Stored dataset items
---+---
==> src/rtl/assert_macros.svh <==
// shared assertion macros, clocked on clk and held off while arst_n is low
`ifndef ASSERT_MACROS_SVH
`define ASSERT_MACROS_SVH

// plain property check
`define MMQ_ASSERT(label, prop, msg) \
	label: assert property (@(posedge clk) disable iff (!arst_n) (prop)) else $error(msg);

// same-cycle implication
`define MMQ_ASSERT_IMPL(label, ante, cons, msg) \
	`MMQ_ASSERT(label, (ante) |-> (cons), msg)

`endif

==> src/rtl/mmq_pkg.sv <==
`timescale 1ns / 1ps

package mmq_pkg;

	// sample format
	localparam int SAMPLE_W   = 24;
	localparam int FRAC_BITS  = 12;

	// quantisation parameters
	localparam int CODE_W     = 8;
	localparam int CODE_MAX   = (1 << CODE_W) - 1;
	localparam int RECIP_W    = 32;
	localparam int RECIP_FRAC = 16;
	localparam int RECIP_HW   = RECIP_W / 2;
	localparam int SCALE_W    = 17;
	localparam int PROD_SHIFT = FRAC_BITS + RECIP_FRAC;

	// affine datapath widths
	localparam int MAG_W  = SAMPLE_W + 1;
	localparam int PP_W   = MAG_W + RECIP_HW;
	localparam int PROD_W = MAG_W + RECIP_W;
	localparam int ACC_W  = PROD_W + 1;
	localparam logic [ACC_W-1:0] ROUND_HALF = ACC_W'(1) << (PROD_SHIFT - 1);

	// reciprocal divider
	localparam int NUM_W     = CODE_W + PROD_SHIFT + 1;
	localparam int DIV_CNT_W = $clog2(NUM_W + 1);
	localparam logic [NUM_W-1:0] DIV_NUM = NUM_W'(CODE_MAX) << PROD_SHIFT;

	// scale by multiply with reciprocal of 255
	localparam int DSC_W      = SAMPLE_W + 1;
	localparam int SC_SHIFT   = DSC_W + 8;
	localparam int SC_MULT_W  = SC_SHIFT - 7;
	localparam longint unsigned SC_MULT_L =
		((64'd1 << SC_SHIFT) + 64'd254) / 64'd255;
	localparam logic [SC_MULT_W-1:0] SC_MULT = SC_MULT_W'(SC_MULT_L);
	localparam int SC_PROD_W  = DSC_W + SC_MULT_W;
	localparam int SC_ROUND   = 127;

	// command queue
	localparam int FIFO_DEPTH = 4;
	localparam int FIFO_AW    = $clog2(FIFO_DEPTH);
	localparam int FIFO_CW    = $clog2(FIFO_DEPTH + 1);

	// field codes
	localparam logic MODE_CAL     = 1'b0;
	localparam logic MODE_QUANT   = 1'b1;
	localparam logic KIND_SUMMARY = 1'b0;
	localparam logic KIND_CODE    = 1'b1;

	typedef struct packed {
		logic                       mode;
		logic signed [SAMPLE_W-1:0] sample;
		logic                       last_item;
	} in_word_t;

	typedef struct packed {
		logic                       kind;
		logic [CODE_W-1:0]          code;
		logic [CODE_W-1:0]          zero_point_out;
		logic signed [SAMPLE_W-1:0] min_out;
		logic signed [SAMPLE_W-1:0] max_out;
		logic [SCALE_W-1:0]         scale_out;
		logic                       degenerate;
	} out_word_t;

	// queued command: a sample to quantise, or a summary with min and max
	typedef struct packed {
		logic                       summary;
		logic signed [SAMPLE_W-1:0] a;
		logic signed [SAMPLE_W-1:0] b;
	} cmd_t;

	typedef struct packed {
		logic busy;
		logic done;
		logic zero;
	} div_stat_t;

	typedef struct packed {
		logic                    valid;
		logic                    tag_zp;
		logic                    deg;
		logic [CODE_W-1:0]       zp;
		logic [RECIP_W-1:0]      recip;
		logic signed [MAG_W-1:0] x;
	} aff_in_t;

	typedef struct packed {
		logic              valid;
		logic              tag_zp;
		logic              deg;
		logic [CODE_W-1:0] zp;
		logic [CODE_W-1:0] code;
	} aff_out_t;

endpackage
---+---
__THE PROBLEM__. An exact copy of all the records is the only acceptable answer.

__REPLY__.
==> src/rtl/assert_macros.svh <==
// shared assertion macros, clocked on clk and held off while arst_n is low
`ifndef ASSERT_MACROS_SVH
`define ASSERT_MACROS_SVH

// plain property check
`define MMQ_ASSERT(label, prop, msg) \
	label: assert property (@(posedge clk) disable iff (!arst_n) (prop)) else $error(msg);

// same-cycle implication
`define MMQ_ASSERT_IMPL(label, ante, cons, msg) \
	`MMQ_ASSERT(label, (ante) |-> (cons), msg)

`endif

==> src/rtl/mmq_pkg.sv <==
`timescale 1ns / 1ps

package mmq_pkg;

	// sample format
	localparam int SAMPLE_W   = 24;
	localparam int FRAC_BITS  = 12;

	// quantisation parameters
	localparam int CODE_W     = 8;
	localparam int CODE_MAX   = (1 << CODE_W) - 1;
	localparam int RECIP_W    = 32;
	localparam int RECIP_FRAC = 16;
	localparam int RECIP_HW   = RECIP_W / 2;
	localparam int SCALE_W    = 17;
	localparam int PROD_SHIFT = FRAC_BITS + RECIP_FRAC;

	// affine datapath widths
	localparam int MAG_W  = SAMPLE_W + 1;
	localparam int PP_W   = MAG_W + RECIP_HW;
	localparam int PROD_W = MAG_W + RECIP_W;
	localparam int ACC_W  = PROD_W + 1;
	localparam logic [ACC_W-1:0] ROUND_HALF = ACC_W'(1) << (PROD_SHIFT - 1);

	// reciprocal divider
	localparam int NUM_W     = CODE_W + PROD_SHIFT + 1;
	localparam int DIV_CNT_W = $clog2(NUM_W + 1);
	localparam logic [NUM_W-1:0] DIV_NUM = NUM_W'(CODE_MAX) << PROD_SHIFT;

	// scale by multiply with reciprocal of 255
	localparam int DSC_W      = SAMPLE_W + 1;
	localparam int SC_SHIFT   = DSC_W + 8;
	localparam int SC_MULT_W  = SC_SHIFT - 7;
	localparam longint unsigned SC_MULT_L =
		((64'd1 << SC_SHIFT) + 64'd254) / 64'd255;
	localparam logic [SC_MULT_W-1:0] SC_MULT = SC_MULT_W'(SC_MULT_L);
	localparam int SC_PROD_W  = DSC_W + SC_MULT_W;
	localparam int SC_ROUND   = 127;

	// command queue
	localparam int FIFO_DEPTH = 4;
	localparam int FIFO_AW    = $clog2(FIFO_DEPTH);
	localparam int FIFO_CW    = $clog2(FIFO_DEPTH + 1);

	// field codes
	localparam logic MODE_CAL     = 1'b0;
	localparam logic MODE_QUANT   = 1'b1;
	localparam logic KIND_SUMMARY = 1'b0;
	localparam logic KIND_CODE    = 1'b1;

	typedef struct packed {
		logic                       mode;
		logic signed [SAMPLE_W-1:0] sample;
		logic                       last_item;
	} in_word_t;

	typedef struct packed {
		logic                       kind;
		logic [CODE_W-1:0]          code;
		logic [CODE_W-1:0]          zero_point_out;
		logic signed [SAMPLE_W-1:0] min_out;
		logic signed [SAMPLE_W-1:0] max_out;
		logic [SCALE_W-1:0]         scale_out;
		logic                       degenerate;
	} out_word_t;

	// queued command: a sample to quantise, or a summary with min and max
	typedef struct packed {
		logic                       summary;
		logic signed [SAMPLE_W-1:0] a;
		logic signed [SAMPLE_W-1:0] b;
	} cmd_t;

	typedef struct packed {
		logic busy;
		logic done;
		logic zero;
	} div_stat_t;

	typedef struct packed {
		logic                    valid;
		logic                    tag_zp;
		logic                    deg;
		logic [CODE_W-1:0]       zp;
		logic [RECIP_W-1:0]      recip;
		logic signed [MAG_W-1:0] x;
	} aff_in_t;

	typedef struct packed {
		logic              valid;
		logic              tag_zp;
		logic              deg;
		logic [CODE_W-1:0] zp;
		logic [CODE_W-1:0] code;
	} aff_out_t;

endpackage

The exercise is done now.